Exercise details:
What you return must be every line from the beginning of the data through the line holding "simple gates,3840,3840,19.4", unchanged.

The data:
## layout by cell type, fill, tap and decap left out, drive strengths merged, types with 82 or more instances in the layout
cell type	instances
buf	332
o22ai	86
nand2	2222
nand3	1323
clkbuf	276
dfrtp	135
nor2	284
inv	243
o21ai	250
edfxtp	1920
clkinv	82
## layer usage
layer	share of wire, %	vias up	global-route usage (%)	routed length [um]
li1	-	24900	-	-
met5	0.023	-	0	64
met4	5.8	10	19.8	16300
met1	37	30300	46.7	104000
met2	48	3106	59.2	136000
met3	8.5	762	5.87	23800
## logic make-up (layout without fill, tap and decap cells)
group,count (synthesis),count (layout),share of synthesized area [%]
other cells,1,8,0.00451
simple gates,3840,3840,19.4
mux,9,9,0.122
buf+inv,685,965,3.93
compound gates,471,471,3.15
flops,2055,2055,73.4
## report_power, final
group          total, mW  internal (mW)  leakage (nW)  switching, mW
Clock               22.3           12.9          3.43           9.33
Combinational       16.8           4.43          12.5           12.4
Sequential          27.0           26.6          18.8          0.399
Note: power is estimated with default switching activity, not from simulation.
===== src/rtl/cpucrf.sv =====
`timescale 1ns/1ps
`include "cpucrf_regs.svh"

module cpucrf (
	input wire logic clk,
	input wire logic resetn,
	input wire logic acc_req,
	input wire logic acc_write,
	input wire cpucrf_pkg::cpucrf_sel_t acc_sel,
	input wire cpucrf_pkg::cpucrf_size_e acc_size,
	input wire logic acc_super,
	input wire logic [63:0] acc_wdata,
	output logic [63:0] acc_rdata,
	output logic acc_done,
	output logic acc_priv_fault,
	output logic acc_size_fault,
	output logic [15:0] status_word,
	output logic [31:0] cache_ctl,
	output logic [31:0] exc_base,
	output logic [63:0] user_root,
	output logic [63:0] sup_root,
	output logic [31:0] xlat_ctl,
	output logic [31:0] window0,
	output logic [31:0] window1,
	input wire cpucrf_pkg::cpucrf_alt_e alt_kind,
	input wire logic alt_is_write,
	output logic [2:0] alt_fc,
	input wire logic probe_done,
	input wire logic [15:0] probe_status,
	input wire logic [31:0] mem_addr,
	input wire logic [7:0] mem_bytes,
	output logic [31:0] mem_low_word_addr,
	output logic [31:0] mem_last_addr,
	input wire logic [31:0] fetch_addr,
	output logic fetch_misaligned,
	input wire logic [2:0] bit_num,
	output logic [7:0] bit_mask,
	input wire logic [31:0] bf_base,
	input wire logic [31:0] bf_offset,
	input wire logic [4:0] bf_width,
	output logic [31:0] bf_byte_addr,
	output logic [2:0] bf_first_bit,
	output logic [2:0] bf_byte_count,
	input wire logic [15:0] op_word,
	input wire logic [15:0] ext_word,
	input wire logic [31:0] idx_value,
	input wire cpucrf_pkg::cpucrf_size_e imm_size,
	output logic [2:0] ea_mode,
	output logic [2:0] ea_reg,
	output logic [2:0] ea_ext_words,
	output logic idx_is_addr,
	output logic [2:0] idx_regnum,
	output logic [31:0] idx_scaled
);

	logic rst_meta_q;
	logic rst_sync_q;
	logic rst_n;

	// Two-stage release of the asynchronous reset
	always_ff @(posedge clk or negedge resetn) begin
		if (!resetn) begin
			rst_meta_q <= 1'b0;
			rst_sync_q <= 1'b0;
		end else begin
			rst_meta_q <= 1'b1;
			rst_sync_q <= rst_meta_q;
		end
	end

	assign rst_n = rst_sync_q;

	// Transfer size each register demands
	function automatic cpucrf_pkg::cpucrf_size_e need_size(input cpucrf_pkg::cpucrf_sel_t s);
		case (s)
			`CPUCRF_SEL_PSW, `CPUCRF_SEL_CFB: need_size = cpucrf_pkg::CPUCRF_WORD;
			`CPUCRF_SEL_XLAT_STAT: need_size = cpucrf_pkg::CPUCRF_WORD;
			`CPUCRF_SEL_USER_ROOT, `CPUCRF_SEL_SUP_ROOT: need_size = cpucrf_pkg::CPUCRF_QUAD;
			default: need_size = cpucrf_pkg::CPUCRF_LONG;
		endcase
	endfunction

	// Extension words needed for an EA field
	function automatic logic [2:0] ext_count(input logic [2:0] m, input logic [2:0] r,
			input cpucrf_pkg::cpucrf_size_e sz);
		logic [2:0] n;
		n = 3'h0;
		case (m)
			3'h5, 3'h6: n = 3'h1;
			3'h7: begin
				case (r)
					3'h0, 3'h2, 3'h3: n = 3'h1;
					3'h1: n = 3'h2;
					3'h4: n = (sz == cpucrf_pkg::CPUCRF_QUAD) ? 3'h4 :
						(sz == cpucrf_pkg::CPUCRF_LONG) ? 3'h2 : 3'h1;
					default: n = 3'h0;
				endcase
			end
			default: n = 3'h0;
		endcase
		ext_count = n;
	endfunction

	logic [15:0] psw_q;
	logic [31:0] cache_ctl_q;
	logic [31:0] cache_addr_q;
	logic [31:0] exc_base_q;
	logic [2:0] src_space_q;
	logic [2:0] dst_space_q;
	logic [63:0] user_root_q;
	logic [63:0] sup_root_q;
	logic [31:0] xlat_ctl_q;
	logic [31:0] window0_q;
	logic [31:0] window1_q;
	logic [15:0] xlat_stat_q;

	logic [63:0] rdata_q;
	logic done_q;
	logic priv_q;
	logic size_q;

	logic [31:0] mem_low_q;
	logic [31:0] mem_last_q;
	logic fetch_mis_q;
	logic [7:0] bit_mask_q;
	logic [31:0] bf_addr_q;
	logic [2:0] bf_bit_q;
	logic [2:0] bf_cnt_q;
	logic [2:0] ea_mode_q;
	logic [2:0] ea_reg_q;
	logic [2:0] ea_ext_q;
	logic idx_addr_q;
	logic [2:0] idx_reg_q;
	logic [31:0] idx_scaled_q;

	wire sel_user_ok = (acc_sel == `CPUCRF_SEL_CFB);
	wire sel_known = (acc_sel <= `CPUCRF_SEL_XLAT_STAT);
	wire priv_bad = acc_req & ~acc_super & ~sel_user_ok;
	wire size_bad = acc_req & ~priv_bad & (~sel_known | (acc_size != need_size(acc_sel)));
	wire acc_ok = acc_req & ~priv_bad & ~size_bad;
	wire wr_ok = acc_ok & acc_write;

	wire wr_psw = wr_ok & (acc_sel == `CPUCRF_SEL_PSW);
	wire wr_cfb = wr_ok & (acc_sel == `CPUCRF_SEL_CFB);
	wire wr_cctl = wr_ok & (acc_sel == `CPUCRF_SEL_CACHE_CTL);
	wire wr_caddr = wr_ok & (acc_sel == `CPUCRF_SEL_CACHE_ADDR);
	wire wr_ebase = wr_ok & (acc_sel == `CPUCRF_SEL_EXC_BASE);
	wire wr_sspc = wr_ok & (acc_sel == `CPUCRF_SEL_SRC_SPACE);
	wire wr_dspc = wr_ok & (acc_sel == `CPUCRF_SEL_DST_SPACE);
	wire wr_uroot = wr_ok & (acc_sel == `CPUCRF_SEL_USER_ROOT);
	wire wr_sroot = wr_ok & (acc_sel == `CPUCRF_SEL_SUP_ROOT);
	wire wr_xctl = wr_ok & (acc_sel == `CPUCRF_SEL_XLAT_CTL);
	wire wr_win0 = wr_ok & (acc_sel == `CPUCRF_SEL_WINDOW0);
	wire wr_win1 = wr_ok & (acc_sel == `CPUCRF_SEL_WINDOW1);
	wire wr_xstat = wr_ok & (acc_sel == `CPUCRF_SEL_XLAT_STAT);

	// Reserved bits are never stored, so they always read zero
	wire [15:0] psw_d_full = acc_wdata[15:0] & `CPUCRF_PSW_MASK;
	// Condition byte write keeps the upper byte whatever the privilege
	wire [15:0] psw_d_cfb = (psw_q & ~`CPUCRF_CFB_MASK) |
		(acc_wdata[15:0] & `CPUCRF_CFB_MASK);
	wire [15:0] psw_d = wr_psw ? psw_d_full : (wr_cfb ? psw_d_cfb : psw_q);

	// A probe finishing in the same cycle as a software write wins
	wire [15:0] xstat_d = probe_done ? probe_status :
		(wr_xstat ? acc_wdata[15:0] : xlat_stat_q);

	wire [63:0] rd_mux =
		(acc_sel == `CPUCRF_SEL_PSW) ? {48'h0, psw_q} :
		(acc_sel == `CPUCRF_SEL_CFB) ? {48'h0, psw_q & `CPUCRF_CFB_MASK} :
		(acc_sel == `CPUCRF_SEL_CACHE_CTL) ? {32'h0, cache_ctl_q} :
		(acc_sel == `CPUCRF_SEL_CACHE_ADDR) ? {32'h0, cache_addr_q} :
		(acc_sel == `CPUCRF_SEL_EXC_BASE) ? {32'h0, exc_base_q} :
		(acc_sel == `CPUCRF_SEL_SRC_SPACE) ? {61'h0, src_space_q} :
		(acc_sel == `CPUCRF_SEL_DST_SPACE) ? {61'h0, dst_space_q} :
		(acc_sel == `CPUCRF_SEL_USER_ROOT) ? user_root_q :
		(acc_sel == `CPUCRF_SEL_SUP_ROOT) ? sup_root_q :
		(acc_sel == `CPUCRF_SEL_XLAT_CTL) ? {32'h0, xlat_ctl_q} :
		(acc_sel == `CPUCRF_SEL_WINDOW0) ? {32'h0, window0_q} :
		(acc_sel == `CPUCRF_SEL_WINDOW1) ? {32'h0, window1_q} :
		{48'h0, xlat_stat_q};
	wire [63:0] rdata_d = (acc_ok & ~acc_write) ? rd_mux : 64'h0;

	always_ff @(posedge clk or negedge rst_n) begin
		if (!rst_n) begin
			psw_q <= `CPUCRF_PSW_RESET;
			xlat_stat_q <= 16'h0000;
		end else begin
			psw_q <= psw_d;
			xlat_stat_q <= xstat_d;
		end
	end

	// Faulted writes leave every register untouched
	always_ff @(posedge clk or negedge rst_n) begin
		if (!rst_n) begin
			cache_ctl_q <= `CPUCRF_RESET32;
			cache_addr_q <= `CPUCRF_RESET32;
			exc_base_q <= `CPUCRF_RESET32;
		end else begin
			if (wr_cctl) cache_ctl_q <= acc_wdata[31:0];
			if (wr_caddr) cache_addr_q <= acc_wdata[31:0];
			if (wr_ebase) exc_base_q <= acc_wdata[31:0];
		end
	end

	always_ff @(posedge clk or negedge rst_n) begin
		if (!rst_n) begin
			src_space_q <= 3'h0;
			dst_space_q <= 3'h0;
		end else begin
			if (wr_sspc) src_space_q <= acc_wdata[2:0];
			if (wr_dspc) dst_space_q <= acc_wdata[2:0];
		end
	end

	always_ff @(posedge clk or negedge rst_n) begin
		if (!rst_n) begin
			user_root_q <= `CPUCRF_RESET64;
			sup_root_q <= `CPUCRF_RESET64;
			xlat_ctl_q <= `CPUCRF_RESET32;
			window0_q <= `CPUCRF_RESET32;
			window1_q <= `CPUCRF_RESET32;
		end else begin
			if (wr_uroot) user_root_q <= acc_wdata;
			if (wr_sroot) sup_root_q <= acc_wdata;
			if (wr_xctl) xlat_ctl_q <= acc_wdata[31:0];
			if (wr_win0) window0_q <= acc_wdata[31:0];
			if (wr_win1) window1_q <= acc_wdata[31:0];
		end
	end

	always_ff @(posedge clk or negedge rst_n) begin
		if (!rst_n) begin
			rdata_q <= 64'h0;
			done_q <= 1'b0;
			priv_q <= 1'b0;
			size_q <= 1'b0;
		end else begin
			rdata_q <= rdata_d;
			done_q <= acc_req;
			priv_q <= priv_bad;
			size_q <= size_bad;
		end
	end

	assign acc_rdata = rdata_q;
	assign acc_done = done_q;
	assign acc_priv_fault = priv_q;
	assign acc_size_fault = size_q;
	assign status_word = psw_q;
	assign cache_ctl = cache_ctl_q;
	assign exc_base = exc_base_q;
	assign user_root = user_root_q;
	assign sup_root = sup_root_q;
	assign xlat_ctl = xlat_ctl_q;
	assign window0 = window0_q;
	assign window1 = window1_q;

	// Probe always reads its space from the source code register
	wire use_dst = alt_is_write & (alt_kind != cpucrf_pkg::CPUCRF_ALT_PROBE);
	assign alt_fc = use_dst ? dst_space_q : src_space_q;

	// Operand byte addresses, most significant byte first
	wire [7:0] mem_len = (mem_bytes == 8'h00) ? 8'h01 : mem_bytes;
	wire [31:0] mem_low_d = mem_addr + 32'h0000_0002;
	wire [31:0] mem_last_d = mem_addr + {24'h0, mem_len} - 32'h0000_0001;
	wire fetch_mis_d = fetch_addr[0];

	// Bit number counts up from the LSB, so 7 selects the MSB
	wire [7:0] bit_mask_d = 8'h01 << bit_num;

	// Signed offset: bytes by arithmetic shift, bit from the MSB
	wire [31:0] bf_off_bytes = $signed(bf_offset) >>> 3;
	wire [31:0] bf_addr_d = bf_base + bf_off_bytes;
	wire [2:0] bf_bit_d = bf_offset[2:0];
	// Width code zero stands for 32 bits
	wire [5:0] bf_w = (bf_width == 5'h00) ? 6'h20 : {1'b0, bf_width};
	wire [6:0] bf_span = {4'h0, bf_bit_d} + {1'b0, bf_w} + 7'h07;
	wire [2:0] bf_cnt_d = bf_span[5:3];

	wire [2:0] mode_d = op_word[5:3];
	wire [2:0] reg_d = op_word[2:0];
	wire [2:0] ext_d = ext_count(mode_d, reg_d, imm_size);

	// Word index is sign-extended before scaling
	wire [31:0] idx_raw = ext_word[`CPUCRF_IDX_SIZE] ? idx_value :
		{{16{idx_value[15]}}, idx_value[15:0]};
	wire [31:0] idx_scaled_d = idx_raw << ext_word[10:9];
	wire idx_addr_d = ext_word[`CPUCRF_IDX_DA];
	wire [2:0] idx_reg_d = ext_word[14:12];

	always_ff @(posedge clk or negedge rst_n) begin
		if (!rst_n) begin
			mem_low_q <= 32'h0;
			mem_last_q <= 32'h0;
			fetch_mis_q <= 1'b0;
			bit_mask_q <= 8'h01;
		end else begin
			mem_low_q <= mem_low_d;
			mem_last_q <= mem_last_d;
			fetch_mis_q <= fetch_mis_d;
			bit_mask_q <= bit_mask_d;
		end
	end

	always_ff @(posedge clk or negedge rst_n) begin
		if (!rst_n) begin
			bf_addr_q <= 32'h0;
			bf_bit_q <= 3'h0;
			bf_cnt_q <= 3'h1;
		end else begin
			bf_addr_q <= bf_addr_d;
			bf_bit_q <= bf_bit_d;
			bf_cnt_q <= bf_cnt_d;
		end
	end

	always_ff @(posedge clk or negedge rst_n) begin
		if (!rst_n) begin
			ea_mode_q <= 3'h0;
			ea_reg_q <= 3'h0;
			ea_ext_q <= 3'h0;
		end else begin
			ea_mode_q <= mode_d;
			ea_reg_q <= reg_d;
			ea_ext_q <= ext_d;
		end
	end

	always_ff @(posedge clk or negedge rst_n) begin
		if (!rst_n) begin
			idx_addr_q <= 1'b0;
			idx_reg_q <= 3'h0;
			idx_scaled_q <= 32'h0;
		end else begin
			idx_addr_q <= idx_addr_d;
			idx_reg_q <= idx_reg_d;
			idx_scaled_q <= idx_scaled_d;
		end
	end

	assign mem_low_word_addr = mem_low_q;
	assign mem_last_addr = mem_last_q;
	assign fetch_misaligned = fetch_mis_q;
	assign bit_mask = bit_mask_q;
	assign bf_byte_addr = bf_addr_q;
	assign bf_first_bit = bf_bit_q;
	assign bf_byte_count = bf_cnt_q;
	assign ea_mode = ea_mode_q;
	assign ea_reg = ea_reg_q;
	assign ea_ext_words = ea_ext_q;
	assign idx_is_addr = idx_addr_q;
	assign idx_regnum = idx_reg_q;
	assign idx_scaled = idx_scaled_q;

endmodule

Output for this task:
## layout by cell type, fill, tap and decap left out, drive strengths merged, types with 82 or more instances in the layout
cell type	instances
buf	332
o22ai	86
nand2	2222
nand3	1323
clkbuf	276
dfrtp	135
nor2	284
inv	243
o21ai	250
edfxtp	1920
clkinv	82
## layer usage
layer	share of wire, %	vias up	global-route usage (%)	routed length [um]
li1	-	24900	-	-
met5	0.023	-	0	64
met4	5.8	10	19.8	16300
met1	37	30300	46.7	104000
met2	48	3106	59.2	136000
met3	8.5	762	5.87	23800
## logic make-up (layout without fill, tap and decap cells)
group,count (synthesis),count (layout),share of synthesized area [%]
other cells,1,8,0.00451
simple gates,3840,3840,19.4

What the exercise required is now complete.